Mike Judge mentioned that he wanted the new episodes to be topical, starting with this episode, but there is no instance where the series acknowledges its 14-year gap. As of this episode, the hand-drawn animation process has also been updated and is in high-definition, but produced in the 4:3 aspect ratio, unlike most HD programs which are typically produced in 16:9. However, archive footage was used for featured video segments due to being broadcast in both 1080i and 480i.

During the first video segment Beavis utters the word "fire" a total of 7 times within 28 seconds, with Butt-Head saying it once as well, as a reference to the writers' ban on using the word "fire" which was set in place during the first run after the series was associated with a fire that was thought to have resulted in the death of a two-year-old in 1993.

==Reception==
The episode was seen by 3,286,000 viewers in its initial airing.

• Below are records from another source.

This design comes from an exercise in tuning for small area and a short achievable clock period on the open sky130 flow, not from production work. The RTL was checked by simulation tests, not by an equivalence proof against the original design. Power is estimated from default activity; no workload was simulated.

**design/flow/design.v**
```verilog
module AXI4StreamMaster (
    clock,
    resetn,
    TDATA, TLAST, TID, TDEST, TVALID, TREADY,
    S_AXI_AWADDR, S_AXI_AWPROT, S_AXI_AWVALID, S_AXI_AWREADY,
    S_AXI_WDATA, S_AXI_WSTRB, S_AXI_WVALID, S_AXI_WREADY,
    S_AXI_BRESP, S_AXI_BVALID, S_AXI_BREADY,
    S_AXI_ARADDR, S_AXI_ARPROT, S_AXI_ARVALID, S_AXI_ARREADY,
    S_AXI_RDATA, S_AXI_RRESP, S_AXI_RVALID, S_AXI_RREADY
);
parameter STREAM_DATA_WIDTH  = 32;
parameter STREAM_ID_WIDTH    = 2;
parameter C_S_AXI_DATA_WIDTH = 32;
parameter C_S_AXI_ADDR_WIDTH = 5;
localparam STREAM_DATA_BYTES = (STREAM_DATA_WIDTH/8);
localparam ADDR_CONTROL_REG  = 5'h00;
localparam ADDR_STATUS_REG   = 5'h04;
localparam ADDR_NUM_BYTES_REG = 5'h10;
localparam ADDR_DEST_REG     = 5'h14;
input  logic [C_S_AXI_ADDR_WIDTH-1:0]   S_AXI_AWADDR;
input  logic [2:0]                          S_AXI_AWPROT;
input  logic                                S_AXI_AWVALID;
output logic                                S_AXI_AWREADY;
input  logic [C_S_AXI_DATA_WIDTH-1:0]   S_AXI_WDATA;
input  logic [C_S_AXI_DATA_WIDTH/8-1:0] S_AXI_WSTRB;
input  logic                                S_AXI_WVALID;
output logic                                S_AXI_WREADY;
output logic [1:0]                          S_AXI_BRESP;
output logic                                S_AXI_BVALID;
input  logic                                S_AXI_BREADY;
input  logic [C_S_AXI_ADDR_WIDTH-1:0]   S_AXI_ARADDR;
input  logic [2:0]                          S_AXI_ARPROT;
input  logic                                S_AXI_ARVALID;
output logic                                S_AXI_ARREADY;
output logic [C_S_AXI_DATA_WIDTH-1:0]   S_AXI_RDATA;
output logic [1:0]                          S_AXI_RRESP;
output logic                                S_AXI_RVALID;
input  logic                                S_AXI_RREADY;
input  logic                                clock;
input  logic                                resetn;
output logic [STREAM_DATA_WIDTH-1:0]   TDATA;
output logic                                TLAST;
output logic [STREAM_ID_WIDTH-1:0]     TID;
output logic [1:0]                          TDEST;
output logic                                TVALID;
input  logic                                TREADY;
logic [C_S_AXI_DATA_WIDTH-1:0] reg_control;
logic [C_S_AXI_DATA_WIDTH-1:0] reg_status;
logic [C_S_AXI_DATA_WIDTH-1:0] reg_num_bytes;
logic [C_S_AXI_DATA_WIDTH-1:0] reg_dest;
logic [C_S_AXI_ADDR_WIDTH-1:0]   axi_awaddr_reg;
logic                            axi_wready_reg;
logic [C_S_AXI_ADDR_WIDTH-1:0]   axi_araddr_reg;
logic [C_S_AXI_DATA_WIDTH-1:0]   axi_rdata_reg;
assign S_AXI_BRESP = 2'b0;
assign S_AXI_RRESP = 2'b0;
assign S_AXI_AWREADY = !axi_wready_reg;  
assign S_AXI_WREADY  = axi_wready_reg;   
always_ff @(posedge clock) begin
    if (!resetn) begin
        axi_awaddr_reg <= '0;
        axi_wready_reg <= 1'b0;
        S_AXI_BVALID   <= 1'b0;
        reg_control    <= '0;
        reg_num_bytes  <= '0;
        reg_dest       <= '0;
    end else begin
        if (S_AXI_AWVALID && S_AXI_AWREADY) begin
            axi_awaddr_reg <= S_AXI_AWADDR;
            axi_wready_reg <= 1'b1;
        end else if (S_AXI_WVALID && S_AXI_WREADY) begin
            axi_wready_reg <= 1'b0;
        end
        if (S_AXI_WVALID && S_AXI_WREADY) begin
            S_AXI_BVALID <= 1'b1;
            case (axi_awaddr_reg)
                ADDR_CONTROL_REG:   reg_control   <= S_AXI_WDATA;
                ADDR_NUM_BYTES_REG: reg_num_bytes <= S_AXI_WDATA;
                ADDR_DEST_REG:      reg_dest      <= S_AXI_WDATA;
            endcase
        end else if (S_AXI_BREADY && S_AXI_BVALID) begin
            S_AXI_BVALID <= 1'b0;
        end
    end
end
assign S_AXI_ARREADY = !S_AXI_RVALID;  
always_ff @(posedge clock) begin
    if (!resetn) begin
        S_AXI_RVALID  <= 1'b0;
        axi_rdata_reg <= '0;
    end else begin
        if (S_AXI_ARVALID && S_AXI_ARREADY) begin
            S_AXI_RVALID   <= 1'b1;  
            case(S_AXI_ARADDR)
                ADDR_CONTROL_REG:   axi_rdata_reg <= reg_control;
                ADDR_STATUS_REG:    axi_rdata_reg <= reg_status;
                ADDR_NUM_BYTES_REG: axi_rdata_reg <= reg_num_bytes;
                ADDR_DEST_REG:      axi_rdata_reg <= reg_dest;
                default:            axi_rdata_reg <= '0;
            endcase
        end else if (S_AXI_RREADY && S_AXI_RVALID) begin
            S_AXI_RVALID  <= 1'b0;
        end
    end
end
assign S_AXI_RDATA = axi_rdata_reg;
logic start_transfer;
logic transfer_in_progress;
logic [31:0] data_counter;
always_ff @(posedge clock) begin
    if(!resetn) begin
        start_transfer <= 1'b0;
    end else begin
        if (S_AXI_WVALID && S_AXI_WREADY && (axi_awaddr_reg == ADDR_CONTROL_REG) && S_AXI_WDATA[0]) begin
            start_transfer <= 1'b1;
        end else begin
            start_transfer <= 1'b0;
        end
    end
end
always_ff @(posedge clock) begin
    if (!resetn) begin
        transfer_in_progress <= 1'b0;
    end else begin
        if (start_transfer) begin
            transfer_in_progress <= 1'b1;
        end else if (TLAST && TREADY) begin
            transfer_in_progress <= 1'b0;
        end
    end
end
always_ff @(posedge clock) begin
    if (!resetn) begin
        data_counter <= '0;
    end else if (start_transfer) begin
        data_counter <= '0;
    end else if (transfer_in_progress && TVALID && TREADY) begin
        data_counter <= data_counter + 1;
    end
end
assign TVALID = transfer_in_progress;
assign TDATA  = data_counter;  
assign TLAST  = (transfer_in_progress) && (data_counter == (reg_num_bytes / STREAM_DATA_BYTES) - 1'b1);
assign TDEST  = reg_dest[1:0];
assign TID    = '0;  
always_comb begin
    reg_status = '0;  
    reg_status[0] = transfer_in_progress;  
end
endmodule
```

IGN commented that the episode was one of the show's funniest episodes, stating "It would appear that Mike Judge's comedy senses have only sharpened over years" and also said "with a pilot this solid, and the promise of some great TV (and perhaps another movie) down the pipe, it's safe to assume Mike Judge's cult fame will continue for decades to come". HitFix states "Beavis and Butt-Head are who they've always been, for ill or (comedically) for good. I'm glad to have them back" when reviewing this episode and "Crying". Assignment X called the episode "reckless, silly and on target".